Dr. Rudolf Adam, former President of the Federal Academy for Security Policy and former deputy head of Germany’s intelligence service, endorsed Ambassador Joseph’s central arguments while offering a sobering assessment of the current geopolitical landscape. He described the damage inflicted by recent Israeli and U.S. strikes on Iran’s nuclear infrastructure as severe—destroying centrifuges in Natanz and Fordow and crippling laboratories in Isfahan—but warned against overconfidence.

“What is destroyed can be rebuilt. The know-how remains. As history shows—even a nation in ruins can rebuild within a decade, if the political will and financial resources exist,” Adam said. He cast doubt on the long-term effectiveness of sanctions as a standalone tool: “Snapback sanctions may increase short-term pressure, but no sanctions regime has ever brought about fundamental political change—not in Moscow, not in Pyongyang, and not in Tehran.” Arguing that genuine change can only come from within, Adam called for a new Iranian political system grounded in legitimacy and popular consent.
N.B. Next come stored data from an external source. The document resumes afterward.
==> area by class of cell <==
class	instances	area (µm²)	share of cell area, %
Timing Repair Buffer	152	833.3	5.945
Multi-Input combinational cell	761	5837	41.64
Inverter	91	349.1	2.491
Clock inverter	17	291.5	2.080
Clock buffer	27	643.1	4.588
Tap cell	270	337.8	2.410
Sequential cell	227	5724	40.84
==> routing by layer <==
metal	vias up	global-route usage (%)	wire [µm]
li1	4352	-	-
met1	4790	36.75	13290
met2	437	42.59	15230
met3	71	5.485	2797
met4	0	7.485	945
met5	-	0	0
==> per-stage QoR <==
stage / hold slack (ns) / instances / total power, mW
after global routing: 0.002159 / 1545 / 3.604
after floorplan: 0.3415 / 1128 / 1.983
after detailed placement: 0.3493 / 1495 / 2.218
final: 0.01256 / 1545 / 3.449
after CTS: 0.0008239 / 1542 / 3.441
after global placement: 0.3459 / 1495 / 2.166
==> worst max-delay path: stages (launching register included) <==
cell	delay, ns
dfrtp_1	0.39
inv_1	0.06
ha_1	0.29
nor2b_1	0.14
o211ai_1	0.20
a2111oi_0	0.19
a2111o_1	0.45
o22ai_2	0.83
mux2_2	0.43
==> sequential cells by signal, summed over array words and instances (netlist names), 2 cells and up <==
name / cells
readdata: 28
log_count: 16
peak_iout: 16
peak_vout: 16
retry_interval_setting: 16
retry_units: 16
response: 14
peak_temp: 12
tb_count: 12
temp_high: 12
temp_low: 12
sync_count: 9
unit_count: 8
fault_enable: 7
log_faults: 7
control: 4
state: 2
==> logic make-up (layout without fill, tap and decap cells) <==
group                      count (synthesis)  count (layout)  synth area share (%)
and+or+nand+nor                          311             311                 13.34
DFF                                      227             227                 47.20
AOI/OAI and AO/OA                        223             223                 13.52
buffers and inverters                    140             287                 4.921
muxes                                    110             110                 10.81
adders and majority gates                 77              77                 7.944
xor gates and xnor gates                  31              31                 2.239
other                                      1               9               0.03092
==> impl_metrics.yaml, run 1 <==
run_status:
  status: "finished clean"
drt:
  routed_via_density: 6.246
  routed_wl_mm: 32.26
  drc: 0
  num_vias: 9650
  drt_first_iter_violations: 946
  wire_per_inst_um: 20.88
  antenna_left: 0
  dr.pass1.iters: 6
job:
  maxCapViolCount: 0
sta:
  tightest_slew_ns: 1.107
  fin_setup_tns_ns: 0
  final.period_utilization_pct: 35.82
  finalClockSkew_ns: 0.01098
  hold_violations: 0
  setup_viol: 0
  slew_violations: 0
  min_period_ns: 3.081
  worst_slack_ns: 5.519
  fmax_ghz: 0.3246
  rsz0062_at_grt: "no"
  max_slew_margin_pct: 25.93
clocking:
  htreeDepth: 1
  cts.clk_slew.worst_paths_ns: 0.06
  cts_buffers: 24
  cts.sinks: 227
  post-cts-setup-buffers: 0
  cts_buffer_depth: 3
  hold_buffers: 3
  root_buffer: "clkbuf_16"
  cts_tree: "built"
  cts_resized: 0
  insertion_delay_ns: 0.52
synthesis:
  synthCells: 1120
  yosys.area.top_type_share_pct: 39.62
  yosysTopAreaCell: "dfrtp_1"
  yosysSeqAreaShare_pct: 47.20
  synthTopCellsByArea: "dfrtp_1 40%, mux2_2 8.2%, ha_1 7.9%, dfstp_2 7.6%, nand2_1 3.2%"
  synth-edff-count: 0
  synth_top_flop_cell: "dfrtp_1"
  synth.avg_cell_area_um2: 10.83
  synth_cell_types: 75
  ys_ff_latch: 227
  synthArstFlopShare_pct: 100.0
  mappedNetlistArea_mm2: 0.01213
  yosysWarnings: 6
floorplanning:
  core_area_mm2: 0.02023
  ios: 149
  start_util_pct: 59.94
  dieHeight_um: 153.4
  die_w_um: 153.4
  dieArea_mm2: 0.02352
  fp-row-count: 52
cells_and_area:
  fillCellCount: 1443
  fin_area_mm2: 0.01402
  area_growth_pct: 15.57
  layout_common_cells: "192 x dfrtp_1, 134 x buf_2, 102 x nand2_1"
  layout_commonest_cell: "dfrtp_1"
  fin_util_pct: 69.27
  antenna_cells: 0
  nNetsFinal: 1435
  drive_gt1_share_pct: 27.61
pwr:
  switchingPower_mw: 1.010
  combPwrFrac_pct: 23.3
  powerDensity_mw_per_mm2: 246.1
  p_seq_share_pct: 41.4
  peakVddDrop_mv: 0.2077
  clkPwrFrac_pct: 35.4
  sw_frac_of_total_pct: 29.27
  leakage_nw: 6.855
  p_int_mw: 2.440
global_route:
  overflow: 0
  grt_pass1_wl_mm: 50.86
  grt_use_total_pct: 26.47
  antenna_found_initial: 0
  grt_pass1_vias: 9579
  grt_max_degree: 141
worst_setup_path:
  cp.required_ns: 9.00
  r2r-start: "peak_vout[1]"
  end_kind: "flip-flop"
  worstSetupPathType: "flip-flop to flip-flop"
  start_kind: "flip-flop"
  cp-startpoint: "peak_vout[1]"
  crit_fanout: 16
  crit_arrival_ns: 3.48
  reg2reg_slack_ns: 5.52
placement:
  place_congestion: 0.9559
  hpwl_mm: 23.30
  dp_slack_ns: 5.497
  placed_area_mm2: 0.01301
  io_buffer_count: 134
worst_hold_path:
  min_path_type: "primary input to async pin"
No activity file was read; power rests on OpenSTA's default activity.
## config.mk

```make
export PLATFORM = sky130hd
export DESIGN_NAME = daf_top
export DESIGN_NICKNAME = d
export VERILOG_FILES = /design/src/design/daf_pkg.sv /design/src/design/daf_compare.sv /design/src/design/daf_top.sv
export VERILOG_INCLUDE_DIRS = /design/src /design/src/design
export SDC_FILE = /design/constraint.sdc
export NUM_CORES = 1
export LEC_CHECK = 0
export ABC_AREA = 1
export BUFFER_PORTS_ARGS = -buffer_cell sky130_fd_sc_hd__buf_2
export CAP_MARGIN = 20
export CORE_ASPECT_RATIO = 0.8
export CORE_UTILIZATION = 30
export DETAILED_ROUTE_END_ITERATION = 7
export GPL_TIMING_DRIVEN = 0
export PLACE_DENSITY = 0.68
export SYNTH_ARGS = -nofsm -noshare
export SYNTH_HDL_FRONTEND = slang
export SYNTH_SLANG_ARGS = --single-unit
```

## constraint.sdc

```tcl
create_clock -name sys_clk_in -period 2.5 [get_ports sys_clk_in]
set_input_delay 0.125 -clock sys_clk_in [delete_from_list [all_inputs] [get_ports sys_clk_in]]
set_output_delay 0.125 -clock sys_clk_in [all_outputs]
set_load 0.02 [all_outputs]
```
“It can neither be a return to monarchy nor a rebranded theocracy,” he concluded. “Only a government supported by a clear majority of the Iranian people—secular, tolerant, and constitutional—can bring an end to the nuclear threat and Iran’s export of terror.”

The conference presented a clear consensus: the clerical dictatorship in Tehran cannot be trusted, time is running out, and only through immediate international pressure and support for Iran’s democratic opposition can long-term security be secured.

Ali Safavi of the NCRI’s Foreign Affairs Committee delivered a sharp rebuke of Tehran’s long-standing pattern of nuclear deception, calling it not merely a proliferation risk but a full-blown credibility crisis. Safavi urged policymakers to stop treating the clerical regime as a partner in good faith and instead hold it accountable for decades of calculated dishonesty and strategic manipulation.

He traced Iran’s nuclear duplicity back to the early 2000s, citing the regime’s reliance on denial, deception, and duplicity—not only to build nuclear infrastructure under cover of diplomacy but to systematically violate every agreement from the Tehran Declaration to the JCPOA. Citing former President Rouhani’s own memoirs, Safavi revealed how Iran openly used negotiations to buy time for uranium enrichment, covert facility construction, and weaponization efforts.

He detailed alarming developments since 2015: advanced centrifuge production, uranium enrichment to 60%, obstruction of IAEA inspections, and clandestine work on warhead and delivery systems—all while portraying the nuclear program as peaceful. Safavi described this not as misunderstanding but a deliberate survival strategy, cloaked in false nationalism.

Calling for immediate action, he urged European governments to trigger the UN “snapback” mechanism, reinstate all Security Council resolutions, demand zero enrichment, and support the Iranian people and resistance—“the only force capable of ending this threat at its root.”